EsadeGeo Daily Digest, 16/05/2024 - Esade Research (2024)

Euractiv - Charles Szumski and Natália Silenská / Fico’s assassination attempt reveals Slovakia’s serious polarisation

  • The assassination attempt against Slovak Prime Minister Robert Fico exposed deep divisions in Slovak society, which his controversial ruling style polarised further.

  • Fico (Smer-SD, S&D) was shot by a lone gunman on Wednesday afternoon (15 May) and was immediately transported to a local hospital, where he underwent surgery and was said to be in a life-threatening condition.

  • Many European leaders immediately condemned the violence and showed support for the controversial leader, who has been criticised for his pro-Russian stance, attacks on the media and NGOs, and laws that his government is trying to pass despite criticism from the European Commission.

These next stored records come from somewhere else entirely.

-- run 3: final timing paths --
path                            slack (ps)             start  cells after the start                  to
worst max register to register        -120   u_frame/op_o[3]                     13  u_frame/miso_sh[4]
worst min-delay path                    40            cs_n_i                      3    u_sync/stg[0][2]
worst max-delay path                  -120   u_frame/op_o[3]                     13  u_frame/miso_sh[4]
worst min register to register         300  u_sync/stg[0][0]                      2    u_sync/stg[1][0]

  • These include draft laws that would significantly lower jail terms for corruption, the introduction of labelling NGOs as “organisations with foreign support”, and strengthening the governmental control over the public broadcaster RTVS.

Foreign Policy - Jack Detsch / Russia Advances on Kharkiv as Ukraine Struggles to Fight Back

  • After months of attrition warfare, Russia is once again on the march in Ukraine, this time targeting Kharkiv, the country’s second-largest city, which is just a stone’s throw from the border with Russia.

  • The attack, currently focused on breaching defenses north of the city, has already picked up steam as Ukrainian troops still wait for Western weapons to arrive en masse. Ukraine has evacuated 8,000 people from the Kharkiv region during the five-day assault, according to the national emergency services. Ukrainian President Volodymyr Zelensky has canceled his foreign trips. And Ukrainian troops appear to be backing off the city of Vovchansk, a central front-line defensive position near Kharkiv.

  • Outgunned and outmanned, frustration is mounting in Kyiv. Ukrainian officials say Russia has succeeded in making tactically significant gains around Kharkiv in recent days in part because the Biden administration has forbidden Ukrainian troops from using U.S. weapons to fire on Russian positions across the border inside Russia.

  • These targets are right in front of Ukrainian troops—Kharkiv is only 25 miles from the Russian border. They can geolocate them. But Ukrainian officials say they’re not being allowed by the White House to fire their guns en masse to hit them.

The Guardian - Peter Beaumont / Israel war cabinet split looms as defence minister demands post-war Gaza plan

  • A long-festering split at the heart of Israel’s war cabinet has burst into the open with the defence minister, Yoav Gallant, challenging the prime minister, Benjamin Netanyahu, to come up with plans for the “day after” the war in Gaza, and saying he would not permit any solution where Israeli military or civil governance were in the territory.

  • Gallant’s comments, immediately backed by his fellow minister Benny Gantz, plunged Israel’s leadership into a highly public row, in the midst of the Gaza conflict, raising immediate speculation over his future in the Israeli government and of Netanyahu’s fractious coalition.

  • In uncompromising remarks, Gallant – whose firing last year by Netanyahu triggered mass protests, a political crisis and an eventual reversal by the PM – publicly demanded that Netanyahu describe plans for a “day-after plan” for Gaza.

  • Gallant’s comments provoked an immediate political row, with Netanyahu pushing back rapidly with a videotaped statement and a call from the far-right national security minister, Itamar Ben-Gvir, for Gallant to be replaced.


    Related article: The Washington Post - Louisa Loveluck / Israeli forces push into Rafah city as roughly 600,000 flee fighting


Financial Times - Andy Bounds, Henry Foy and James Kynge / EU under pressure after US levies tariffs on Chinese goods

  • New US tariffs on Chinese goods are set to redirect shipments to Europe and put increased pressure on Brussels, which is scrambling to avoid being caught in the trade war between Washington and Beijing.

  • President Joe Biden on Tuesday slapped tariffs of 100 per cent on Chinese electric vehicles and tripled the rate on steel and aluminium. He increased tariffs on solar cells to 50 per cent and said the rate on semiconductors would be doubled from 2025.

  • “The US has sent a very clear message that it wants minimum Chinese participation in its green transition,” said Yanmei Xie, a geopolitics analyst at Gavekal Research. “The EU being the remaining large developed market with green ambitions and generous subsidies will be a must-have market for Chinese exporters of clean-energy products.”

  • The US move came as the European Commission is struggling to protect domestic green technology industries from cheap Chinese competitors, with EU officials stressing that Brussels lacks the powers to compete with Washington and Beijing in a global trade war.